Time Lock is a 1957 British thriller film directed by Gerald Thomas and starring Vincent Winter, Lee Patterson and Betty McDowall. It was written by Peter Rogers based on the CBC Television General Motors Theatre play of the same title by Arthur Hailey. It features a young, pre-James Bond Sean Connery. The film follows the attempt to rescue a six-year-old boy who is accidentally locked in a bank vault. The film was released in 1957 on a double bill with Ed Wood's Plan 9 From Outer Space (1957).

==Plot==
Young Steven Walker, when accompanying his mother to a Toronto bank, accidentally gets locked in the bank's vault. With less than 10 hours of oxygen remaining in the vault, it becomes a race against time to save him.

== Production ==
Although set in Canada, the film was shot at Beaconsfield Studios in England (per film credits).

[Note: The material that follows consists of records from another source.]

==> ./config.mk <==
export PLATFORM = sky130hd
export DESIGN_NAME = cla_clk
export DESIGN_NICKNAME = cla_clk
export VERILOG_FILES = /design/flow/design.v
export SDC_FILE = /design/flow/constraint.sdc
export NUM_CORES = 4
export LEC_CHECK = 1
export CORE_UTILIZATION = 30
==> ./constraint.sdc <==
current_design cla_clk

set clk_period 10.4
set clk_io_pct 0.2

create_clock -name clk0 -period $clk_period [get_ports {clock}]

set non_clock_inputs [all_inputs -no_clocks]
set_input_delay [expr $clk_period * $clk_io_pct] -clock clk0 $non_clock_inputs
set_output_delay [expr $clk_period * $clk_io_pct] -clock clk0 [all_outputs]
==> ./design.v <==
module _inv(a,y); 
input a; 
output y; 
assign y = ~a;  
endmodule
module _nand2(a,b,y); 
input a,b; 
output y; 
assign y = ~(a&b); 
endmodule
module _and2(a,b,y); 
input a,b; 
output y ; 
assign y = a&b;
endmodule
module _or2(a,b,y); 
input a,b; 
output y; 
assign y = a|b;
endmodule
module _xor2(a,b,y); 
input a,b; 
output y; 
wire inv_a, inv_b; 
wire w0, w1;
_inv U0_inv(.a(a), .y(inv_a)); 
_inv U1_inv(.a(b), .y(inv_b)); 
_and2 U2_and(.a(inv_a), .b(b), .y(w0));
_and2 U3_and(.a(a), .b(inv_b), .y(w1));
_or2 U4_or(.a(w0), .b(w1), .y(y));
endmodule
module _and3(a,b,c,y); 
input a,b,c; 
output y; 
assign y=a&b&c; 
endmodule
module _or3(a,b,c,y); 
input a,b,c; 
output y; 
assign y=a|b|c; 
endmodule
module _and4(a,b,c,d,y); 
input a,b,c,d; 
output y; 
assign y=a&b&c&d; 
endmodule
module _or4(a,b,c,d,y); 
input a,b,c,d; 
output y; 
assign y=a|b|c|d; 
endmodule
module _and5(a,b,c,d,e,y); 
input a,b,c,d,e; 
output y; 
assign y=a&b&c&d&e; 
endmodule
module _or5(a,b,c,d,e,y); 
input a,b,c,d,e; 
output y; 
assign y=a|b|c|d|e; 
endmodule
module _inv_4bits(a,y); 
input [3:0] a;
output[3:0] y;
assign y=~a; 
endmodule
module _xor2_4bits(a,b,y); 
input[3:0] a,b;
output[3:0] y;
_xor2 U0_xor2(.a(a[0]),.b(b[0]),.y(y[0]));
_xor2 U1_xor2(.a(a[1]),.b(b[1]),.y(y[1]));
_xor2 U2_xor2(.a(a[2]),.b(b[2]),.y(y[2]));
_xor2 U3_xor2(.a(a[3]),.b(b[3]),.y(y[3]));
endmodule 
module _and2_4bits(a,b,y); 
input[3:0] a,b;
output[3:0] y;
assign y=a&b;
endmodule
module _or2_4bits(a,b,y); 
input[3:0] a,b;
output[3:0] y;
assign y=a|b;
endmodule
module _xnor2_4bits(a,b,y); 
input[3:0] a,b;
output[3:0] y;
wire[3:0] w0;
_xor2_4bits U0_xor2_4bits(.a(a),.b(b),.y(w0));
_inv_4bits U1_inv_4bits(.a(w0),.y(y));
endmodule
module _inv_32bits(a,y); 
input[31:0]		a;
output[31:0]	y;
assign y=~a;
endmodule
module _and2_32bits(a,b,y); 
input[31:0]		a,b;
output[31:0]	y;
assign y=a&b;
endmodule
module _or2_32bits(a,b,y); 
input[31:0]		a,b;
output[31:0]	y;
assign y=a|b;
endmodule
module _xor2_32bits(a,b,y); 
input[31:0]		a,b;
output[31:0]	y;
_xor2_4bits U0_xor2_4bits(.a(a[3:0]),   .b(b[3:0]),   .y(y[3:0]));
_xor2_4bits U1_xor2_4bits(.a(a[7:4]),   .b(b[7:4]),   .y(y[7:4]));
_xor2_4bits U2_xor2_4bits(.a(a[11:8]),  .b(b[11:8]),  .y(y[11:8]));
_xor2_4bits U3_xor2_4bits(.a(a[15:12]), .b(b[15:12]), .y(y[15:12]));
_xor2_4bits U4_xor2_4bits(.a(a[19:16]), .b(b[19:16]), .y(y[19:16]));
_xor2_4bits U5_xor2_4bits(.a(a[23:20]), .b(b[23:20]), .y(y[23:20]));
_xor2_4bits U6_xor2_4bits(.a(a[27:24]), .b(b[27:24]), .y(y[27:24]));
_xor2_4bits U7_xor2_4bits(.a(a[31:28]), .b(b[31:28]), .y(y[31:28]));
endmodule
module _xnor2_32bits(a,b,y); 
input[31:0]		a,b;
output[31:0]	y;
_xnor2_4bits U0_xnor2_4bits(.a(a[3:0]),   .b(b[3:0]),   .y(y[3:0]));
_xnor2_4bits U1_xnor2_4bits(.a(a[7:4]),   .b(b[7:4]),   .y(y[7:4]));
_xnor2_4bits U2_xnor2_4bits(.a(a[11:8]),  .b(b[11:8]),  .y(y[11:8]));
_xnor2_4bits U3_xnor2_4bits(.a(a[15:12]), .b(b[15:12]), .y(y[15:12]));
_xnor2_4bits U4_xnor2_4bits(.a(a[19:16]), .b(b[19:16]), .y(y[19:16]));
_xnor2_4bits U5_xnor2_4bits(.a(a[23:20]), .b(b[23:20]), .y(y[23:20]));
_xnor2_4bits U6_xnor2_4bits(.a(a[27:24]), .b(b[27:24]), .y(y[27:24]));
_xnor2_4bits U7_xnor2_4bits(.a(a[31:28]), .b(b[31:28]), .y(y[31:28]));
endmodule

Rogers called the film "a little gem" and said it resulted in the Woolf brothers offering Thomas The Vicious Circle.

== Reception ==
The Monthly Film Bulletin wrote: "Arthur Hailey has written several plays for Canadian television; and this one has all the marks of having been intended for the small screen. It is mostly played on a single set; the one or two outdoor scenes add nothing to the general atmosphere. The claustrophobic tension would probably have been conveyed better if it had been confined within the four walls of the bank. As it is the film is rather slow and too long to sustain the excitement; though it is competently put together, with sound performances from all the principal players except Betty McDowall, who fails to convey the anguish of the child's mother, "

Kine Weekly wrote: "The staging is naturally restricted, but the characters are kept moving and there is much human interest, as well as tension. A little gem of its type. ... The picture is not permitted great freedom of action, but sound acting and resourceful direction enable it to crowd a lot of drama and suspense into a litle space. Vincent Winter is inevitably kept in the dark, but nevertheless has his moments as the incarcerated Steven, Robert Beatty, although a late arrival, does his stuff as the forthright Dawson and Betty MeDowall, Lee Patterson and Alan Gifford register as Lucille, Colin and Foster. Dialogue is reduced fo a minimum, while the climax will have audiences on the edge of their seas."

Variety wrote: "Modestly designed as a supporting feature, Time Lock measures up well against more ambitious productions and will hold average audiences. ... Acting is crisp and competent with the use of several Canadian thespians now working in Britain insures maximum authenticity. There are standout performances by Robert Beatty, as the tough vault expert; Alan Gifford, as the distraught bank manager; Lee Patterson and Betty McDowall, as the helpless parents ... and Vincent Winter, as the kid who causes all the trouble."

In British Sound Films: The Studio Years 1928–1959 David Quinlan rated the film as "good", writing: "Taut, economical thriller."